Psalm 63 | Isaiah 11:10–12:6 | Matthew 8:23–34 | Rule, Chapter 43
“My soul thirsts for you, O God.” The psalmist’s cry is not only spiritual but bodily. On Friday, as the machine hums and the hours stretch, I feel that thirst in my own flesh. Yet it is not a thirst of emptiness—it is a longing for presence, for mercy, for the rhythm of care that sustains me. Even tethered, I seek God early, and I find Him in the quiet dignity of waiting.
Isaiah offers a vision of gathering: the root of Jesse as a signal to the nations, the scattered drawn together, the wolf and lamb at peace. I know what it is to feel scattered—by illness, by expectation, by interruptions that pull me from the ordered rhythm of prayer. Yet here too is promise: that all will be gathered, not by force but by peace, not by exclusion but by welcome. In the dialysis chair, I am gathered into a community of care, into a rhythm not chosen but embraced, into a hope that divisions will be healed.

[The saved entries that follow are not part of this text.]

Context: an optimization exercise on an open-source flow, tuned for small area and a short achievable clock period. The choices shown serve that exercise and are no tape-out recipe.
Where RTL was checked, it was by simulation tests only, not by an equivalence proof against the original.
The flow treats the clock pin as an ideal source. Dropping or thinning the clock tree relies on that and would not hold on a real chip.
Power and IR drop assume default switching activity.

== P ==
## trace_monitor_top
module trace_monitor_top (
    input  wire logic                          clk,
    input  wire logic                          rst_n,
    input  wire logic [32-1:0]        pc,
    input  wire logic [32-1:0] instr,
    input  wire logic                          en,
    input  wire logic [3:0]                    ctrl_addr,
    input  wire logic [32-1:0]        ctrl_wdata,
    input  wire logic                          ctrl_write_enable,
    output logic                               tvalid,
    input  wire logic                          tready,
    output logic [(32 + 32 + 32)-1:0]       tdata,
    output logic                               tlast,
    output logic                               halt_cpu
);
==> flow/config.mk <==
export PLATFORM = sky130hd
export DESIGN_NAME = trace_monitor_top
export DESIGN_NICKNAME = trace_monitor_top
export VERILOG_FILES = /design/flow/design.v
export SDC_FILE = /design/flow/constraint.sdc
export NUM_CORES = 4
export LEC_CHECK = 0
export ABC_CLOCK_PERIOD_IN_PS = 1800
export CAP_MARGIN = 20
export CORE_MARGIN = 2
export CORE_UTILIZATION = 60
export SETUP_SLACK_MARGIN = 1.6
export SLEW_MARGIN = 20
==> flow/constraint.sdc <==
create_clock -name core_clock -period 3.5 [get_ports {clk}]
set_input_delay 0.7000 -clock core_clock [delete_from_list [all_inputs] [get_ports {clk}]]
set_output_delay 0.7000 -clock core_clock [all_outputs]
set_load 0.01 [all_outputs]
standard.sh (not shown) runs the stock make flow with config.mk's settings and CLKGATE_MAP_FILE= SYNTH_SCRIPT=/design/flow/synth_recipe.tcl, a recipe that flattens the netlist after the stock synthesis.
==> flow/flow/run.sh <==
#!/bin/bash
# Standard ORFS layout (the standard.sh, standard synthesis unchanged),
# with two changes:
#  - the port buffers are plain buf cells instead of the delay-cell buffer
#    that buffer_ports picks by default;
#  - the clock tree is built by flow/mcts_hook.tcl (run as the CTS step's
#    PRE_CTS_TCL hook): four root buffers on the clock port, each driving
#    leaf buffers of at most 30 flip-flops; the rest of the CTS step (timing
#    repair, legalisation) runs as usual.
# ORFS writes each tool's log under orfs/logs/; make's output goes to
# flow_make.log here.
set -euo pipefail
here=$(pwd)
export BUFFER_PORTS_ARGS="-buffer_cell sky130_fd_sc_hd__buf_2"
export MCTS_TCL="$here/flow/mcts.tcl"
export PRE_CTS_TCL="$here/flow/mcts_hook.tcl"
bash standard.sh finish > flow_make.log 2>&1
==> flow/flow/mcts_hook.tcl <==
# PRE_CTS_TCL hook: build the clock tree here instead of with TritonCTS.
# Four root buffers (the clock port feeds only these) each drive a group of
# leaf buffers; each leaf buffer drives at most 30 flip-flops placed near it
# (k-means on the flip-flops' positions). The tree is balanced by
# construction only (equal depth for every flip-flop), not skewed.
source $::env(MCTS_TCL)
set ::NROOT 4
set ::LEAF_CAP 30
set nsinks [llength [[[ord::get_db_block] findNet clk] getITerms]]
build_tree [expr {int(ceil($nsinks / 26.0))}] sky130_fd_sc_hd__clkbuf_16 sky130_fd_sc_hd__clkbuf_16
set_propagated_clock [all_clocks]
# the tree is in place: the step's own clock_tree_synthesis call does nothing
rename clock_tree_synthesis __tritoncts_unused
proc clock_tree_synthesis {args} { puts "clock tree built by mcts_hook.tcl" }
Other scripts of this flow, unchanged in this note and not shown: flow/flow/mcts.tcl
In summary, P completed successfully, with a layout that passed the timing, DRC and antenna checks.
Context: an optimization exercise on an open-source flow, tuned for small area. The choices shown serve that exercise and are no tape-out recipe. Only simulation tests tie the RTL to the original design; equivalence was not proved. Power and IR drop assume default switching activity.

==> flow/design.v (excerpt) <==
module regfile_sb #(
  parameter int unsigned XLEN     = 32,
  parameter int unsigned NREG     = 32,
  parameter int unsigned SP_IDX   = 2,
  parameter logic [31:0] SP_RESET = 32'h7FFFEFFC,
  parameter bit          BYPASS   = 1'b1,
  localparam int unsigned AW      = $clog2(NREG),
  localparam int unsigned CW      = AW + 1
) (
  input  logic            clk,
  input  logic            rst,
  input  logic [AW-1:0]   A1,
  input  logic [AW-1:0]   A2,
  output logic [XLEN-1:0] RD1,
  output logic [XLEN-1:0] RD2,
  input  logic            WE,
  input  logic [AW-1:0]   A3,
  input  logic [XLEN-1:0] WD3,
  input  logic            ISS_V,
  input  logic [AW-1:0]   ISS_RD,
  output logic            BUSY1,
  output logic            BUSY2,
  output logic            HAZARD,
  output logic [CW-1:0]   PEND_CNT
);
==> flow/config.mk <==
export PLATFORM = sky130hd
export DESIGN_NAME = regfile_sb
export DESIGN_NICKNAME = regfile_sb
export VERILOG_FILES = /design/flow/design.v
export SDC_FILE = /design/flow/constraint.sdc
export NUM_CORES = 4
export LEC_CHECK = 0
export CAP_MARGIN = 20
export CORE_MARGIN = 2
export CORE_UTILIZATION = 40
export SLEW_MARGIN = 20
export SYNTH_HIERARCHICAL = 1
export SYNTH_MINIMUM_KEEP_SIZE = 0
==> flow/constraint.sdc <==
create_clock -name core_clock -period 10.0 [get_ports {clk}]
set_input_delay 2.0000 -clock core_clock [delete_from_list [all_inputs] [get_ports {clk}]]
set_output_delay 2.0000 -clock core_clock [all_outputs]
set_load 0.01 [all_outputs]
standard.sh (not shown) runs the stock make flow with config.mk's settings and CLKGATE_MAP_FILE= SYNTH_SCRIPT=/design/flow/synth_recipe.tcl, a recipe that flattens the netlist after the stock synthesis.
==> flow/flow/run.sh <==
#!/bin/bash
# Own layout flow: the standard ORFS flow (standard.sh) with a few extra
# ORFS settings from flow/extra.mk (port buffer cell, clock tree options).
# Each tool's output goes to the ORFS logs under orfs/logs; make's own output
# goes to flow_make.log in the work folder.
set -euo pipefail
W=$PWD
cp config.mk own_config.mk
cat flow/extra.mk >> own_config.mk
sed "s#DESIGN_CONFIG=[^ ]*#DESIGN_CONFIG=$W/own_config.mk#" standard.sh > own_standard.sh
grep -q "DESIGN_CONFIG=$W/own_config.mk" own_standard.sh
bash own_standard.sh > flow_make.log 2>&1
==> flow/flow/extra.mk <==
export BUFFER_PORTS_ARGS = -buffer_cell sky130_fd_sc_hd__buf_1
export CTS_ARGS = -sink_clustering_enable -repair_clock_nets -dont_use_dummy_load -buf_list {sky130_fd_sc_hd__clkbuf_4} -root_buf sky130_fd_sc_hd__clkbuf_16 -sink_clustering_size 9 -sink_clustering_max_diameter 50
Then changed:
==> flow/flow/extra.mk (replaced) <==
export BUFFER_PORTS_ARGS = -buffer_cell sky130_fd_sc_hd__buf_1
export CTS_ARGS = -sink_clustering_enable -repair_clock_nets -dont_use_dummy_load -buf_list {sky130_fd_sc_hd__clkbuf_4} -root_buf sky130_fd_sc_hd__clkbuf_16 -sink_clustering_size 10 -sink_clustering_max_diameter 50
Effect:
- via count is about the same
- area after synthesis stays the same
- synthesized cell count does not change
- setup slack barely changes
- sequential power is about the same
- design area is about the same
- wire length is about the same
- combinational power barely changes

Matthew tells of storms and swine, of chaos and fear. The disciples panic, but Christ sleeps in the boat until He rises to still the waves. On Friday, I feel both storm and stillness—the storm of weariness and hours given over, the stillness of Christ’s presence that does not abandon me in the clinic. He calms not by removing the storm but by being with me in it.
The Rule reminds us: “Let nothing be put before the Work of God.” Even lateness is named, seen, corrected—not to shame but to call back to presence. Better to be inside, even in the last place, than to drift outside into idleness. On dialysis days, I cannot always arrive at the appointed hour. My body dictates its own timing. Yet the Rule teaches that even if I come late, even if I stand apart, I am still inside the oratory of God’s care. The Work of God is not lost to me. Presence is.
So today I offer my lateness, my tether, my storm, my thirst. I stand in the last place, not excluded but seen. I let the machine hum as a psalm, the nurse’s nod as a verse, the gathered patients as a choir. And I remember: the Work of God is not bound by clocks or choirs. It is bound by mercy. And mercy meets me here.
Lord of mercy, when I arrive late, let me still arrive in You.
May presence outweigh absence,
and may even the last place be filled with Your grace.